A sweeping exploration of political theorist Hannah Arendt’s life and work.
Arendt (1906-1975) upended the study of philosophy by allowing space for social injustice and contemporary politics to percolate through what was once a field primarily associated with the past. “Was she first and foremost a Jew, a socialist, a conservative, a reactionary, a feminist, a racist, a self-hating Jew, or perhaps also a Zionist and survivor?” asks German scholar Meyer. “Only multiple attributions could come close to capturing her essence.” She studied under Martin Heidegger and recognized that “her personal identity, now facing an utterly altered public sphere, needed to be grasped in a radically different manner; it needed to come to the fore in her practical work itself.” During World War II, she helped relocate children to safety in Palestine and was interned in a camp before emigrating to the United States in 1941. Major postwar publications include The Origins of Totalitarianism (1951) and Eichmann in Jerusalem (1963), which controversially illuminated in the Nazi Eichmann not an innate monstrousness but what she famously called “the banality of evil.” In this biography, Meyer aims to evaluate “previously unknown archival material and other documents that have been overlooked” and treats readers to a dizzying array of details that piece together Arendt’s storied life.
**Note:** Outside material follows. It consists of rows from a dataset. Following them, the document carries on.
### src/rtl/pkt_page_mgr.sv
module pkt_page_mgr
    import pkt_page_pkg::*;
#(
    parameter int NUM_PAGES = 4,
    localparam int PG_W  = (NUM_PAGES > 1) ? $clog2(NUM_PAGES) : 1,
    localparam int LEN_W = $clog2(NUM_PAGES + 1)
) (
    input  logic            clk,
    input  logic            rst_n,
    input  logic            cmd_valid,
    input  logic [2:0]      cmd_code,
    input  logic [7:0]      pkt_num,
    input  logic            auto_release,
    input  logic            tx_done,
    input  logic            rx_req,
    input  logic            ack_valid,
    input  logic [7:0]      ack_data,
    input  logic            mask_wr,
    input  logic [7:0]      mask_data,
    output logic [7:0]      alloc_result,
    output logic            tx_req_valid,
    output logic [PG_W-1:0] tx_req_page,
    output logic [7:0]      done_head,
    output logic [7:0]      rx_head,
    output logic            rx_accept,
    output logic [PG_W-1:0] rx_page,
    output logic [7:0]      int_status,
    output logic [7:0]      int_mask,
    output logic            irq
);
    localparam logic [LEN_W-1:0] QFULL  = LEN_W'(NUM_PAGES);
    localparam logic [LEN_W-1:0] LEN_1  = LEN_W'(1);
    localparam logic [7:0]       PG_LIM = 8'(NUM_PAGES);

    typedef logic [NUM_PAGES-1:0][PG_W-1:0] qarr_t;

    typedef struct packed {
        logic [NUM_PAGES-1:0] used;
        logic [7:0]           alloc_res;
        qarr_t                txq;
        logic [LEN_W-1:0]     txlen;
        qarr_t                dnq;
        logic [LEN_W-1:0]     dnlen;
        qarr_t                rxq;
        logic [LEN_W-1:0]     rxlen;
        logic [7:0]           stat;
        logic [7:0]           mask;
    } st_t;

    st_t st_q, st_d;

    // Queue head removal: every entry moves one place toward the head.
    function automatic qarr_t q_shift(qarr_t a);
        qarr_t r = a;
        for (int i = 0; i < NUM_PAGES - 1; i++) r[i] = a[i+1];
        return r;
    endfunction

    // Transmit allocation attempt on the given state.
    function automatic st_t try_tx_alloc(st_t x);
        st_t r = x;
        logic [PG_W-1:0] idx = '0;
        if (&x.used) begin
            r.alloc_res = NO_PAGE;
        end else begin
            for (int i = NUM_PAGES - 1; i >= 0; i--) begin
                if (!x.used[i]) idx = PG_W'(i);
            end
            r.used[idx] = 1'b1;
            r.alloc_res = 8'(idx);
            r.stat      = r.stat | IRQ_ALLOC;
        end
        return r;
    endfunction

    // Free a page and retry an allocation left pending.
    function automatic st_t free_page(st_t x, logic [PG_W-1:0] p);
        st_t r = x;
        r.used[p] = 1'b0;
        if (r.alloc_res == NO_PAGE) r = try_tx_alloc(r);
        return r;
    endfunction

    function automatic st_t rx_pop(st_t x);
        st_t r = x;
        if (x.rxlen != '0) begin
            r.rxq   = q_shift(x.rxq);
            r.rxlen = x.rxlen - LEN_1;
            if (r.rxlen != '0) r.stat = r.stat | IRQ_RX;
            else               r.stat = r.stat & ~IRQ_RX;
        end
        return r;
    endfunction

    logic [PG_W-1:0] pick_idx;
    logic            pick_full;

    pkt_page_pick #(.NUM_PAGES(NUM_PAGES)) pick_i (
        .used     (st_q.used),
        .free_idx (pick_idx),
        .all_used (pick_full)
    );

    logic rx_ok;
    assign rx_ok = rx_req && !pick_full && (st_q.rxlen != QFULL);

    always_comb begin
        st_t s;
        logic [PG_W-1:0] p;
        s = st_q;
        p = '0;

        // receive side request, judged on registered state
        if (rx_ok) begin
            s.used[pick_idx]                = 1'b1;
            s.rxq[s.rxlen[PG_W-1:0]]        = pick_idx;
            s.rxlen                         = s.rxlen + LEN_1;
            s.stat                          = s.stat | IRQ_RX;
        end

        // transmit completion handshake
        if (tx_done && s.txlen != '0) begin
            p       = s.txq[0];
            s.txq   = q_shift(s.txq);
            s.txlen = s.txlen - LEN_1;
            if (auto_release) begin
                s = free_page(s, p);
            end else if (s.dnlen != QFULL) begin
                s.dnq[s.dnlen[PG_W-1:0]] = p;
                s.dnlen                  = s.dnlen + LEN_1;
            end
        end

        if (cmd_valid) begin
            unique case (pcmd_e'(cmd_code))
                PCMD_NOP: ;
                PCMD_TX_ALLOC: begin
                    s.alloc_res = NO_PAGE;
                    s.stat      = s.stat & ~IRQ_ALLOC;
                    s           = try_tx_alloc(s);
                end
                PCMD_RESET: begin
                    s.used      = '0;
                    s.txlen     = '0;
                    s.dnlen     = '0;
                    s.rxlen     = '0;
                    s.alloc_res = 8'h00;
                end
                PCMD_RX_DROP: s = rx_pop(s);
                PCMD_RX_FREE: begin
                    if (s.rxlen != '0) s = free_page(s, s.rxq[0]);
                    s = rx_pop(s);
                end
                PCMD_RELEASE: begin
                    if (pkt_num < PG_LIM) s = free_page(s, pkt_num[PG_W-1:0]);
                end
                PCMD_TX_ENQ: begin
                    if (pkt_num < PG_LIM && s.txlen != QFULL) begin
                        s.txq[s.txlen[PG_W-1:0]] = pkt_num[PG_W-1:0];
                        s.txlen                  = s.txlen + LEN_1;
                    end
                end
                PCMD_TX_CLR: begin
                    s.txlen = '0;
                    s.dnlen = '0;
                end
                default: ;
            endcase
        end

        if (ack_valid) begin
            s.stat = s.stat & ~(ack_data & ACK_CLR_MASK);
            if (ack_data[1] && s.dnlen != '0) begin
                s.dnq   = q_shift(s.dnq);
                s.dnlen = s.dnlen - LEN_1;
            end
        end

        if (mask_wr) s.mask = mask_data;

        // level-type status bits follow queue occupancy
        if (s.txlen == '0) s.stat = s.stat | IRQ_TXIDLE;
        if (s.dnlen != '0) s.stat = s.stat | IRQ_TXDONE;

        st_d = s;
    end

    always_ff @(posedge clk) begin
        if (!rst_n) begin
            st_q           <= '0;
            st_q.stat      <= IRQ_TXIDLE;
            st_q.alloc_res <= 8'h00;
        end else begin
            st_q <= st_d;
        end
    end

    pkt_page_irq #(.W(8)) irq_i (
        .status (st_q.stat),
        .mask   (st_q.mask),
        .line   (irq)
    );

    assign alloc_result = st_q.alloc_res;
    assign tx_req_valid = (st_q.txlen != '0);
    assign tx_req_page  = st_q.txq[0];
    assign done_head    = (st_q.dnlen != '0) ? 8'(st_q.dnq[0]) : NO_PAGE;
    assign rx_head      = (st_q.rxlen != '0) ? 8'(st_q.rxq[0]) : NO_PAGE;
    assign rx_accept    = rx_ok;
    assign rx_page      = pick_idx;
    assign int_status   = st_q.stat;
    assign int_mask     = st_q.mask;
endmodule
Every contact in her network is rigorously fleshed out with a modicum of well-researched background info. While impressive, this exhaustive approach highlights a torrent of extraneous names and comes at the cost of the book’s pacing. Short biographies of various journal editors—or noting how one of Heidegger’s students wrote “an elaborate write-up of the [Arendt] collection [Sechs Essays] on May 15, 1948, in the Whitsuntide edition of the Badische Neueste Nachrichten in Karlsruhe”—add little to our understanding of Arendt as a whole. While her work remains vital and is increasingly relevant today, Meyer’s biography is weighed down by its own overexertion.
An ambitious history held back by too much information.